Introduction

Graduate Networked Systems with George Porter was a course I was drawn to purely by the practical assignments, that too in Go. With my background in networking and programming in Go, I felt this was a good course to polish it up and I was not let down. The gradual build up of complexity and a wide variety of topics being covered made the course a well rounded one.

Networking 101

The course started off with the basics of networking, IP addressing, NAT, DNS and a bunch of other topics. The first assignment was to implement a distributed sorting algorithm for raw binary values over a cluster. The implementation brought out many details that would otherwise be missed such as who should and how to distribute the values, what format should the data be sent in, what protocol to use and many others. We settled on raw TCP connections with a simple fixed size framing and a primary node which has the input data to distribute and sort. This was also the time to get familiar with goroutines if not already.

HTTP

The next concept was HTTP. The widely used basis of the internet standard also used by this very page you are viewing. We went in depth on the HTTP/1.1 standard, it’s message format and the changes between versions. The assignment was to implement a subset of it, rightly called TritonHTTP (!) from scratch, only using the abstractions provided by TCP to build the layer 7 protocol. The parsing uses both types, delimiter based for message header and the length based format for the message body, making the implementation non trivial. Combine it with the rules to handle duplicate headers, missing and malformed messages and pipelining, made it a good assignment to get familiar network programming.

DNS and CDN

This section touched upon the basics of DNS and how CDNs use DNS in combination with reverse proxies to make a resiliant, globally available cache. Akamai’s papers were really nice in showing how they came up with the algorithm to distribute load across their clusters.

SurfStore

This is the main project over the course for next three assignments which would build a distributed, fault tolerant and highly available file/block store, complete with a sync client, something resembling a primitive Dropbox. The server is comprised to two pieces, a metastore for the file metadata, and a blockstore that stores the raw contents of the files. The first assignment on this was to set up a base by implementing a single node meta and block store.

Consistent Hashing

While I had an idea of how something would be located on a large scale, with something like Distributed Hash Tables (DHTs) used by the infamous torrenting peer-to-peer network for content lookup, I never really thought about how they would actually work. Consistent Hashing was a game changer to understand how nodes going out and coming in still keep the whole network functional while not overloading any single node.

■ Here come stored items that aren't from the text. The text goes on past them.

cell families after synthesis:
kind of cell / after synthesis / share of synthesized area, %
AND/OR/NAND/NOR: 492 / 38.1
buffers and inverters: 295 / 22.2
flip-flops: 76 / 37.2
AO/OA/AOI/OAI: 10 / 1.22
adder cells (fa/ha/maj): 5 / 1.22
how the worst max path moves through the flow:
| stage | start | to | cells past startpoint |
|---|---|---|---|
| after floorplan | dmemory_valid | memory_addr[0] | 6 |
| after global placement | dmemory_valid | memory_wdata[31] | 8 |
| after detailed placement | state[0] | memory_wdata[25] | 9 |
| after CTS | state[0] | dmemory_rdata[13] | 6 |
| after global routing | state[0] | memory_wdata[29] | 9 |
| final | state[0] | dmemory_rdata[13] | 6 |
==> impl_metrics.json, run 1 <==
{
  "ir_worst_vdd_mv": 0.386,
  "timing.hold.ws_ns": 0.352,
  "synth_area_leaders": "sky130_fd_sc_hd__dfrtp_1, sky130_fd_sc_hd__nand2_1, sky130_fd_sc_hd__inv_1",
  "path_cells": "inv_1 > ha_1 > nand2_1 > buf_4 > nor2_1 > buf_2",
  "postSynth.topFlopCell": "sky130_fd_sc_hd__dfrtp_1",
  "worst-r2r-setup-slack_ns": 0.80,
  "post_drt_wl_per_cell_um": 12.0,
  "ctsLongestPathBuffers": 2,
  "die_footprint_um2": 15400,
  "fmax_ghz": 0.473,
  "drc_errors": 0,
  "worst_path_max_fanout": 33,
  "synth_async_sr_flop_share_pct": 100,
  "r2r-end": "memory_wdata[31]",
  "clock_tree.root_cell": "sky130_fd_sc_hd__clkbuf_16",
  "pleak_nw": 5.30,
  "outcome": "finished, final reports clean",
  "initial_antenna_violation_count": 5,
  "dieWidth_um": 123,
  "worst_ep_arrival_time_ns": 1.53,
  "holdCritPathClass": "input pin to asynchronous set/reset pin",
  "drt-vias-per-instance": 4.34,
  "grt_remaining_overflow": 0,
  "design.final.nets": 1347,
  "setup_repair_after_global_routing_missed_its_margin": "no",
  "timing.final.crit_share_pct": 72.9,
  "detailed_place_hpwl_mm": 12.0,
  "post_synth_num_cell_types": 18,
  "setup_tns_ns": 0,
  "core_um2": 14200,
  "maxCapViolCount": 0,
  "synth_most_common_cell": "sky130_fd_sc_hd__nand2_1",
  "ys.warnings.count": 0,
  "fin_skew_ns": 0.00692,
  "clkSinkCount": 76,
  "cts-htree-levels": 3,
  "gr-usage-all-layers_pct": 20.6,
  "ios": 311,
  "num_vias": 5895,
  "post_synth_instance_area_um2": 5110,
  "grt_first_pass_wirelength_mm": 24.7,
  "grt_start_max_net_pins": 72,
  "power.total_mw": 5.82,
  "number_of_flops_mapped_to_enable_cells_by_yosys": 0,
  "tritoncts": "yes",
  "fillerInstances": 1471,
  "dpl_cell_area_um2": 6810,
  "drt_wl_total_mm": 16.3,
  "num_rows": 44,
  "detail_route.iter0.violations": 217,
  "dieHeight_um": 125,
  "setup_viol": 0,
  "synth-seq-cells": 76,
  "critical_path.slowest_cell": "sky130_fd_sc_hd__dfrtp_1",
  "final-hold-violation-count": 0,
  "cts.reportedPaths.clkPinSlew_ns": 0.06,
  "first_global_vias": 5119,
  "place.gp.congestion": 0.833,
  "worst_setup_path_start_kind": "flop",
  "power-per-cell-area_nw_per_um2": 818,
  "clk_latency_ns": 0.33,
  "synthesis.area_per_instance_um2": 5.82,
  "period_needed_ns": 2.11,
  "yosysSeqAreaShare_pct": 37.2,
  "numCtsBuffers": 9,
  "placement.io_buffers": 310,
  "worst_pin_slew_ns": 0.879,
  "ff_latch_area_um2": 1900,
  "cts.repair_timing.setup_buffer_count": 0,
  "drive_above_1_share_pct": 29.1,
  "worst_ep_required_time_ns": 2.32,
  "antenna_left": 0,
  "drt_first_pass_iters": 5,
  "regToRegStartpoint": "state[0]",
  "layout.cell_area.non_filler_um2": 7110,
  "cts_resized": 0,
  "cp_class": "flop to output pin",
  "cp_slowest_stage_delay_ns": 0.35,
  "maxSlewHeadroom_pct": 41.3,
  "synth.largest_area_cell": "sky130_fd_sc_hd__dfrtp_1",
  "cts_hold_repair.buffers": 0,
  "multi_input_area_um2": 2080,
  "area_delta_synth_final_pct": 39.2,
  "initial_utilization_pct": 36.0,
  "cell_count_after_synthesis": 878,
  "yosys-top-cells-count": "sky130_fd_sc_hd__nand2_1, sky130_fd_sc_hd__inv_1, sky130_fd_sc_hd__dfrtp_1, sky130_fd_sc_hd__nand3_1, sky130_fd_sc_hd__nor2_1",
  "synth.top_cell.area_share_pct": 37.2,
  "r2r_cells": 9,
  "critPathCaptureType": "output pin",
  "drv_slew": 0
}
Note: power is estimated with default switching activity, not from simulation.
## config.mk

```make
export PLATFORM = sky130hd
export DESIGN_NAME = bit_stream_serializer
export DESIGN_NICKNAME = d
export VERILOG_FILES = /design/src/rtl/bit_stream_serializer.sv
export SDC_FILE = /design/constraint.sdc
export NUM_CORES = 1
export LEC_CHECK = 0
export BUFFER_PORTS_ARGS = -buffer_cell sky130_fd_sc_hd__clkbuf_2
export CAP_MARGIN = 20
export CORE_UTILIZATION = 30
export CTS_BUF_LIST = sky130_fd_sc_hd__clkbuf_4
export CTS_CLUSTER_SIZE = 12
export DETAILED_ROUTE_END_ITERATION = 7
export HOLD_SLACK_MARGIN = 0.06
export SETUP_SLACK_MARGIN = 0.3
export SLEW_MARGIN = 10
export SYNTH_ARGS = -nofsm -noshare
export SYNTH_HDL_FRONTEND = slang
export SYNTH_SLANG_ARGS = --single-unit
```

## constraint.sdc

```tcl
create_clock -name clk -period 1.36 [get_ports clk]
set_clock_uncertainty 0.15 [all_clocks]
set_input_delay 0.068 -clock clk [delete_from_list [all_inputs] [get_ports clk]]
set_output_delay 0.068 -clock clk [all_outputs]
set_load 0.02 [all_outputs]
```

## src/rtl/bit_stream_serializer.sv

```systemverilog
// -----------------------------------------------------------------------------
// bit_stream_serializer
//
// Parallel-to-serial pattern source for the sequence-detector stage. A WIDTH-bit
// word is captured on an accepted load and shifted out MSB-first on `x`, each
// bit held for DIV clock cycles. With repeat_en=1 the same word restarts right
// after its last bit, so the detector sees back-to-back and overlapping
// patterns.
//
// Parameters
//   WIDTH      bits per word (2..32)
//   DIV        clock cycles each bit is held on `x` (1..255)
//
// Ports
//   clk        system clock, rising-edge active
//   reset      asynchronous active-low reset (0 = in reset)
//   load       start request, honoured only while ready=1
//   data       word to serialize, captured on an accepted load
//   repeat_en  1 = restart the same word after its last bit
//   x          serial bit, MSB first (0 when idle)
//   x_valid    1 while `x` carries a word bit
//   ready      1 in IDLE (a load will be accepted)
//   busy       1 in SHIFT
//   done       one-cycle pulse when a word completes and the block goes idle
//   bit_idx    index of the bit currently on `x`; 0 when idle
//
// Every output comes straight from a flop (or a decode of the one-bit state
// flop), so there is no combinational path from any input to any output.
// -----------------------------------------------------------------------------
module bit_stream_serializer #(
    parameter int WIDTH = 8,
    parameter int DIV   = 1
) (
    input  logic                     clk,
    input  logic                     reset,
    input  logic                     load,
    input  logic [WIDTH-1:0]         data,
    input  logic                     repeat_en,
    output logic                     x,
    output logic                     x_valid,
    output logic                     ready,
    output logic                     busy,
    output logic                     done,
    output logic [$clog2(WIDTH)-1:0] bit_idx
);

    localparam int IDX_W = $clog2(WIDTH);
    localparam int DIV_W = $clog2(DIV + 1);

    localparam logic [IDX_W-1:0] IDX_MSB  = IDX_W'(WIDTH - 1);
    localparam logic [DIV_W-1:0] DIV_LAST = DIV_W'(DIV - 1);

    typedef enum logic {
        IDLE  = 1'b0,
        SHIFT = 1'b1
    } state_t;

    state_t             state_q, state_d;
    logic [WIDTH-1:0]   shift_q, shift_d;   // MSB is the bit on `x`
    logic [WIDTH-1:0]   word_q,  word_d;    // untouched copy for repeat mode
    logic [IDX_W-1:0]   idx_q,   idx_d;
    logic [DIV_W-1:0]   div_q,   div_d;
    logic               done_q,  done_d;

    // Last cycle of the current bit's DIV-cycle hold. With DIV=1 the counter
    // never leaves 0, so every cycle is a bit boundary.
    logic               bit_end;
    assign bit_end = (div_q == DIV_LAST);

    // -------------------------------------------------------------------------
    // Next-state / next-output logic
    // -------------------------------------------------------------------------
    always_comb begin
        // NOTE: every signal written here gets a default first; a path that
        // leaves one unassigned would infer a latch.
        state_d = state_q;
        shift_d = shift_q;
        word_d  = word_q;
        idx_d   = idx_q;
        div_d   = div_q;
        done_d  = 1'b0;

        unique case (state_q)
            IDLE: begin
                if (load) begin
                    shift_d = data;
                    word_d  = data;
                    idx_d   = IDX_MSB;
                    div_d   = '0;
                    state_d = SHIFT;
                end
            end

            SHIFT: begin
                if (!bit_end) begin
                    div_d = div_q + 1'b1;
                end else begin
                    div_d = '0;
                    if (idx_q != '0) begin
                        shift_d = {shift_q[WIDTH-2:0], 1'b0};
                        idx_d   = idx_q - 1'b1;
                    end else if (repeat_en) begin
                        // Seamless restart: the word's MSB follows its LSB
                        // with no idle cycle and no done pulse.
                        shift_d = word_q;
                        idx_d   = IDX_MSB;
                    end else begin
                        // Clearing the shift register forces x=0 while idle.
                        shift_d = '0;
                        idx_d   = '0;
                        done_d  = 1'b1;
                        state_d = IDLE;
                    end
                end
            end

            default: begin
                state_d = IDLE;
            end
        endcase
    end

    // -------------------------------------------------------------------------
    // State register
    // -------------------------------------------------------------------------
    // NOTE: sequential state uses non-blocking assignments so every flop
    // samples the pre-edge values, independent of statement order.
    // NOTE: the word copy and shift register are plain flops, not a memory
    // array, so resetting them is cheap and guarantees nothing from an
    // interrupted word can leak out after reset.
    always_ff @(posedge clk or negedge reset) begin
        if (!reset) begin
            state_q <= IDLE;
            shift_q <= '0;
            word_q  <= '0;
            idx_q   <= '0;
            div_q   <= '0;
            done_q  <= 1'b0;
        end else begin
            state_q <= state_d;
            shift_q <= shift_d;
            word_q  <= word_d;
            idx_q   <= idx_d;
            div_q   <= div_d;
            done_q  <= done_d;
        end
    end

    // -------------------------------------------------------------------------
    // Outputs: direct flop outputs or a decode of the state flop only
    // -------------------------------------------------------------------------
    assign x       = shift_q[WIDTH-1];
    assign x_valid = (state_q == SHIFT);
    assign busy    = (state_q == SHIFT);
    assign ready   = (state_q == IDLE);
    assign done    = done_q;
    assign bit_idx = idx_q;

endmodule

```

[Word-level counts from Yosys, hierarchy flattened]
Index checks and enable logic that the tools add are counted.
Operators by class
  add/sub/neg operators: 2
  eq/ne operators: 2
  multiplexer cells: 22
  bitwise operators: 1
  reductions and logical operators: 3
Operators with widths (count)
  2-to-1 mux 8 bit: 4
  one-hot mux 8 bit (2 select lines): 1
  2-to-1 mux 3 bit: 4
  2-to-1 mux 1 bit: 10
  one-hot mux 3 bit (2 select lines): 1
  inequality test 2 bit, second input constant: 2
  one-hot mux 1 bit (2 select lines): 2
  AND reduction 2 bit: 2
  nonzero test 3 bit: 1
  subtractor 3 x 1 -> 3 bit, second input constant: 1
  adder 1 bit, second input constant: 1
  NOT 1 bit: 1
Storage, ports and cells
  bits in registers: 22
  bits of input ports: 12
  output and inout bits: 8
  logic and storage cells: 36

[Logic depth before layout (Yosys ltp)]
Gate-level depths: netlist of the first run.
  depth after elaboration: 4
  gate-level depth with buffers: 6
  gate-level depth less buffers: 5

[Least setup slack after synthesis of the first run]
Ideal clock, no wire load.
  kind: register -> register
  start point: reg idx_q[0], in the netlist bit_idx[0]
  end point: reg idx_q[2], in the netlist bit_idx[2]
  setup time: 0.127 ns
  arrival time: 1.273 ns
  required time: 1.083 ns
  path slack: -0.190 ns
  cell stages (with the launch flop): 6
  buffers on the path: 0
  period minus slack after synthesis: 1.550 ns
  path through: dfrtp_1 inv_1 ha_1 mux2_2 o21ai_0 a21oi_1
Between the ends
  longest elaborated chain between the ends: 4
  elaborated cells between the ends (all ways): 5
  those cells by class: add/sub: 1; mux: 3; reduce/logical: 1
Ends and longest elaborated chain
  start: declaration: RTL line 61  | logic [IDX_W-1:0] idx_q, idx_d;
  start signal: assignment: RTL line 143  | idx_q <= idx_d;
  subtractor 3 x 1 -> 3 bit or nonzero test 3 bit (tied branches): RTL line 101, 99
  2-to-1 mux 3 bit *: RTL line 99  | if (idx_q != '0) begin
  2-to-1 mux 3 bit *: RTL line 95  | if (!bit_end) begin
  one-hot mux 3 bit (2 select lines) *: RTL line 83  | unique case (state_q)
Mark *: on every way between the ends. The rest lies on a longest branch, timed or not. The select of a mux whose other input is x is not followed.
A chain may end at the register's enable or synchronous reset.

[Worst setup path after layout of the first run]
  start point: reg idx_q[1], in the netlist bit_idx[1]
  end point: reg idx_q[2], in the netlist bit_idx[2]
The elaborated chain is that of the path after synthesis.

==> qor.csv, run 1 <==
stage,metric,value,unit
outcome,status,finished with violations,
outcome,failing checks,"hold timing, setup timing",
global_route,grt met1 use,0.1986,
placed_design,dpl cells,164,
timing,slew at the pin closest to its max-slew limit,514.9,ps
die,row count,21,
yosys,Synth Instances,100,
timing,Worst Slack Setup Final,-117.8,ps
clocking,worst skew pair latency,310,ps
timing,Final Hold Viols,1,
layout,area grow syn2layout,52.87,%
layout,"Core Util, Final",0.4883,
timing,hold_ws,-10.30,ps
yosys,Yosys reg bits,21,
drt,Initial DRC Count,19,
yosys,syn_nets,114,
worst_setup_path,crit path DAT,1530,ps
worst_setup_path,Setup Crit Path Kind,flip-flop to flip-flop,
global_route,layer with the highest usage,met2,
global_route,GRT overflow,0,
yosys,Post-Syn Area,1091,um2
global_route,Tot GR Track Use,0.1429,
worst_setup_path,FF-to-FF setup slack,-120,ps
hold_path,hold_sp,repeat_en,
timing,Final Max Tran Viols,0,
yosys,synth unique cells,25,
clocking,root buffer cell,clkbuf_4,
yosys,sequential share of the synthesized area,0.4817,
global_route,initial antenna violation count,0,
worst_setup_path,startpoint types,flip-flop,
layout,FILL cells,316,
timing,fmax,676.7,MHz
worst_setup_path,crit end category,flip-flop,
clocking,Max Root-Sink Buffers,2,
yosys,"top cells by area, synth","dfrtp_1, mux2_4, a211oi_1",
yosys,yosys warns,0,
worst_setup_path,"slowest stage delay, CP",400,ps
placed_design,Final GP Congestion,0.8142,
die,I/O pins,20,
clocking,clock sinks,21,
worst_setup_path,Reg2Reg Depth,6,
worst_setup_path,crit path max-delay cell type,dfrtp_2,
yosys,Synth area leader,dfrtp_1,
worst_setup_path,CP required,1410,ps
layout,Nets,158,
layout,Finished Layout Cells,189,
layout,share of layout cells above drive strength 1,0.4895,
placed_design,IO buf count,19,
yosys,syn avg cell area,10.91,um2
timing,final worst-path cycle share,1.087,
clocking,cts hold-fix bufs,10,
global_route,number of global-route vias before repair,948,
hold_path,Hold Crit Class,input port to flip-flop,
hold_path,Hold Path Depth,2,
clocking,CTS tree,done,
worst_setup_path,Crit path buffers/inverters,2,
worst_setup_path,Worst path top cell family by delay,flip-flops,
clocking,"Reg clk slew, reported paths",120,ps
worst_setup_path,crit path cell chain,"inv_2, buf_4, ha_1, mux2_4, o21ai_2, a21oi_1",
die,Core Box Area,3416,um2
timing,unrepaired setup endpoints after global routing,yes,
drt,Routed WL,2.571,mm
timing,slew margin rel.,0.6567,
global_route,first-pass GRT wire length,4.436,mm
clocking,TritonCTS Buffers,3,
worst_setup_path,maximum fanout along the worst path,2,
drt,vias per cell,4.741,
die,Die Height,62.31,um
pwr,maximum VDD drop,0.0006899,V
hold_path,WHS Endpoint,done,
placed_design,Post-DP HPWL,1.562,mm
drt,via count,896,
die,starting density of the core,0.3194,
global_route,met2 GRT Util,0.2280,
pwr,Pleak,0.7516,nW
drt,Antenna Nets Post-Route,0,
timing,Finish-stage setup viols,17,
timing,Final min period,1478,ps
worst_setup_path,CP Launch Point,bit_idx[1],
global_route,met3 Use GR,0.02757,
run,total of max-cap violations,0,
global_route,pin count of the biggest net entering global routing,22,
drt,remaining routing DRC violations,0,
timing,total negative slack,-875.2,ps
die,Die ar.,3882,um2
pwr,PwrDens,1893,nW/um2
worst_setup_path,r2r endpoint,bit_idx[2],
placed_design,Setup WS pre-CTS,-90.18,ps
drt,Wirelength per Cell,13.60,um
die,Die X-Extent,62.31,um
layout,Antenna diodes,0,
yosys,share of the synthesized area in the top cell type,0.4817,
drt,Pre-Repair DR Iteration Count,4,
worst_setup_path,origin of the critical flop-to-flop path,bit_idx[1],
clocking,H-tree lvl count,1,
==> sequential cells by signal (all words and copies together), names as in the netlist <==
register / cells
shift_q: 8
word_q: 8
bit_idx: 3
busy: 1
done: 1
==> where the power goes <==
group          internal (W)  switching, W  total, W
clock              0.000112      0.000205  0.000317
combinational       0.00107      0.000697   0.00176
sequential         0.000899      0.000177   0.00108
total               0.00208       0.00108   0.00316
==> logic make-up (layout without fill, tap and decap cells) <==
| logic type | count (synthesis) | in the layout | share of synthesized area |
|---|---|---|---|
| buffers and inverters | 13 | 56 | 0.07224 |
| AO/OA/AOI/OAI | 21 | 21 | 0.1319 |
| AND/OR/NAND/NOR | 33 | 33 | 0.1617 |
| multiplexers | 10 | 10 | 0.1296 |
| adder cells (fa/ha/maj) | 2 | 2 | 0.02293 |
| flip-flops | 21 | 21 | 0.4816 |
==> cell type report <==
class | instances | area (um2) | share of cell area
multi-input combinational | 66 | 544.3 | 0.3263
sequential | 21 | 529.3 | 0.3173
timing repair buffer | 49 | 483.0 | 0.2896
tap | 46 | 57.56 | 0.03451
inverter | 3 | 23.77 | 0.01425
clock buffer | 3 | 22.52 | 0.01350
clock inverter | 1 | 7.507 | 0.004501
==> metrics by stage <==
step	area [um2]	total power, W
finish	1668	0.003158
global placement	1309	0.002289
CTS	1615	0.003021
global route	1668	0.003376
detailed placement	1309	0.002331
floorplan	1140	0.001988
==> Yosys cell counts <==
cell type,number
nand2b_1,1
nor2b_1,8
buf_6,2
buf_4,2
a211oi_1,7
nand3_1,7
nor2b_2,1
mux2_2,1
nor3_2,1
nand4_1,1
inv_1,3
buf_2,6
nor3b_1,1
a21oi_2,2
a31oi_1,7
mux2_4,8
a21oi_1,1
nand2_1,8
nor3_1,3
o21ai_0,2
a21o_1,2
nor2_1,2
dfrtp_1,21
ha_1,2
mux2i_1,1
==> layout by cell type, fill, tap and decap left out, types with 2 or more instances in the layout <==
cell type / instances
a211oi_1: 7
a21o_1: 2
a21oi_2: 2
a31oi_1: 7
buf_12: 2
buf_4: 14
buf_6: 3
buf_8: 5
clkbuf_2: 11
clkbuf_4: 3
clkbuf_8: 3
dfrtp_1: 18
dfrtp_2: 3
dlygate4sd3_1: 10
inv_2: 2
mux2_4: 9
nand2_1: 8
nand3_1: 3
nand3_2: 4
nor2_1: 2
nor2b_1: 8
nor3_1: 3
==> routing by layer <==
layer,share of wire,vias up,routed length (um)
li1,-,438,-
met4,0.0039,0,10
met1,0.48,438,1228
met3,0.025,2,65
met2,0.49,18,1267
met5,0,-,0
==> how the worst max path moves through the flow <==
stage	depth (start not counted)	end	slack, ps
3_3_place_gp	6	shift_q[3]	-30
5_1_grt	6	shift_q[3]	-180
2_1_floorplan	5	bit_idx[2]	-40
3_5_place_dp	6	shift_q[5]	-90
6_report	6	bit_idx[2]	-120
4_1_cts	6	shift_q[5]	-100
==> timing repair <==
action,4_1_cts,5_1_grt
gates cloned,1,0
pin swaps,5,5
endpoints found under the setup margin,29,29
endpoints found under the hold margin,40,5
buffers inserted,7,3
gates resized for setup,18,10
Note: power is estimated with default switching activity, not from simulation.
==> run 2, diff against run 1 <==
- ABC_AREA: unset -> 1
==> qor.csv, run 2 <==
stage,metric,value,unit
clocking,clock sinks,21,
worst_setup_path,maximum fanout along the worst path,5,
layout,"most common cell after layout, fill and taps aside",nand2_1,
pwr,maximum VDD drop,0.0004404,V
placed_design,IO buf count,19,
clocking,cts hold-fix bufs,11,
layout,most frequent cells in the layout,"nand2_1, inv_1, dfrtp_1",
clocking,"Reg clk slew, reported paths",110,ps
hold_path,hold_sp,load,
worst_setup_path,CP Launch Point,bit_idx[0],
drt,Pre-Repair DR Iteration Count,4,
global_route,GRT overflow,0,
clocking,worst skew pair latency,300,ps
yosys,share of the synthesized area in the top cell type,0.5030,
yosys,ys flop type,dfrtp_1,
yosys,Post-Syn Area,1045,um2
die,Die Height,61.01,um
global_route,Tot GR Track Use,0.1500,
outcome,status,"complete, no violations",
timing,Finish-stage setup viols,0,
drt,Wirelength per Cell,11.72,um
clocking,Max Root-Sink Buffers,2,
placed_design,Final GP Congestion,0.7221,
global_route,pin count of the biggest net entering global routing,22,
worst_setup_path,Crit path buffers/inverters,2,
hold_path,Hold Crit Class,input port to flip-flop,
die,Core Box Area,3337,um2
die,row count,21,
worst_setup_path,CP required,1400,ps
global_route,initial antenna violation count,0,
yosys,sequential share of the synthesized area,0.5030,
layout,Nets,198,
drt,vias per cell,4.332,
global_route,number of global-route vias before repair,976,
drt,via count,992,
timing,Final min period,1326,ps
layout,area grow syn2layout,62.63,%
yosys,Synth Instances,132,
placed_design,Post-DP HPWL,1.666,mm
timing,slew margin rel.,0.6451,
worst_setup_path,"most used cell, CP",nand2_1,
timing,total negative slack,0,ps
worst_setup_path,"slowest stage delay, CP",440,ps
drt,Routed WL,2.683,mm
die,Die ar.,3722,um2
yosys,"top cells by count, synth","nand2_1, inv_1, dfrtp_1, o21ai_1, a21oi_1",
worst_setup_path,crit path cell chain,"inv_2, ha_4, inv_4, nor2_4, o21ai_1, nand2_1, nand2_1",
timing,Worst Slack Setup Final,33.55,ps
yosys,yosys warns,0,
die,Die X-Extent,61.01,um
clocking,TritonCTS Buffers,3,
timing,hold_ws,51.47,ps
timing,Final Max Tran Viols,0,
yosys,synth unique cells,18,
yosys,Yosys reg bits,21,
yosys,number of synthesized flops with an enable pin,0,
worst_setup_path,crit path max-delay cell type,dfrtp_2,
yosys,syn avg cell area,7.915,um2
worst_setup_path,crit path to,shift_q[1],
yosys,Synth area leader,dfrtp_1,
die,starting density of the core,0.3131,
worst_setup_path,crit path DAT,1370,ps
drt,remaining routing DRC violations,0,
timing,fmax,753.9,MHz
timing,unrepaired setup endpoints after global routing,yes,
placed_design,Setup WS pre-CTS,-11.46,ps
yosys,syn_nets,146,
clocking,H-tree lvl count,1,
yosys,ys async rst share,1.000,
drt,Initial DRC Count,21,
run,total of max-cap violations,0,
worst_setup_path,Setup Crit Path Kind,flip-flop to flip-flop,
worst_setup_path,crit end category,flip-flop,
yosys,cell with the most instances after synthesis,nand2_1,
timing,slew at the pin closest to its max-slew limit,532.3,ps
die,I/O pins,20,
worst_setup_path,FF-to-FF setup slack,30,ps
worst_setup_path,origin of the critical flop-to-flop path,bit_idx[0],
worst_setup_path,startpoint types,flip-flop,
drt,Antenna Nets Post-Route,0,
layout,Antenna diodes,0,
worst_setup_path,r2r endpoint,shift_q[1],
timing,final worst-path cycle share,0.9753,
worst_setup_path,Crit path depth,7,
clocking,CTS tree,done,
layout,share of layout cells above drive strength 1,0.4262,
worst_setup_path,Reg2Reg Depth,7,
pwr,Pleak,0.8452,nW
clocking,root buffer cell,clkbuf_4,
global_route,first-pass GRT wire length,4.043,mm
yosys,"top cells by area, synth","dfrtp_1, nand2_1, inv_1",
pwr,PwrDens,2000,nW/um2
timing,Final Hold Viols,0,
worst_setup_path,Worst path top cell family by delay,flip-flops,
-- run 2: cell families after synthesis --
kind of cell / Yosys count / synth area share
AO/OA/AOI/OAI: 30 / 0.1473
adder cells (fa/ha/maj): 2 / 0.02395
buffers and inverters: 33 / 0.1294
flip-flops: 21 / 0.5030
AND/OR/NAND/NOR: 46 / 0.1964
-- run 2: per-layer routing --
| metal | up-vias | track usage | share of wire |
|---|---|---|---|
| li1 | 509 | - | - |
| met5 | - | 0 | 0 |
| met2 | 10 | 0.2951 | 0.57 |
| met1 | 471 | 0.1653 | 0.41 |
| met3 | 2 | 0.01261 | 0.012 |
| met4 | 0 | 0.05844 | 0.010 |
-- run 2: what timing repair did --
item,CTS,global route
hold endpoints to repair,42,2
gates resized for setup,28,29
setup buffers,11,4
endpoints found under the setup margin,28,29
pin swaps,4,4
cloned,1,0
-- run 2: tightest hold or removal path, stage by stage --
cell      delay, ps
clkbuf_2        110
nor2_4           50
buf_4           130
nor2_1           90
-- run 2: area by class of cell --
| class | count | area (um2) |
|---|---|---|
| flip-flops and latches | 21 | 530.5 |
| fillers | 321 | 1638 |
| well taps | 46 | 57.56 |
| inverters | 31 | 131.4 |
| clock buffers | 4 | 30.03 |
| repair buffers | 48 | 455.4 |
| multi-input cells | 79 | 494.2 |
-- run 2: stage by stage --
step | power [W] | area (um2) | utilization | cells
after floorplan | 0.001951 | 1069 | - | 132
after global placement | 0.002232 | 1225 | 0.3671 | 198
after detailed placement | 0.002302 | 1225 | 0.3671 | 198
after CTS | 0.003141 | 1585 | 0.4751 | 225
after global routing | 0.003662 | 1699 | 0.5092 | 229
final | 0.003398 | 1699 | 0.5092 | 229
-- run 2: worst min path at each step --
stage               cells after the start          to
finish                                  4        busy
global route                            4        busy
CTS                                     4        busy
detailed placement                      1   word_q[2]
global placement                        1   word_q[1]
floorplan                               0  bit_idx[0]
-- run 2: power breakdown --
part	internal (W)	switching (W)
clock	0.000134	0.000185
combinational	0.000980	0.00103
sequential	0.000910	0.000162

The attached project was to build up on the base for SurfStore multi node blockstore where the data is distributed using consistent hashing. This gave a solid understanding and allowed an incremental increase of capacity for our SurfStore.

RAFT

RAFT is a consensus algorithm used in many distributed systems, well known by its use in etcd, a distributed key value store used by Kubernetes. While this was built to be easily understood compared to the alternative Paxos, it is by no means a simple algorithm. The ease of understanding comes from how RAFT divides responsibilities and allows us to understand it module by module without having to think about the big picture until the end. A real good thought provoking paper and a very interactive web simulator makes for a very interesting study.

For the SurfStore’s final component, a distributed metastore with RAFT for consistency was implemented. Thus making the metastore resilient to failures, while the consistent hashing providing a scaling mechanism for the blockstore.

Conclusion

This was a solid course comprising of all the building blocks needed to build enterprise scale distributed systems. I am glad that this course went over the theory just as much in depth as the projects did, because I, for one, think that understanding concepts is way more important than just implementing something cool without knowing why it works the way it does. RAFT will stick with me for quite a while because of this course!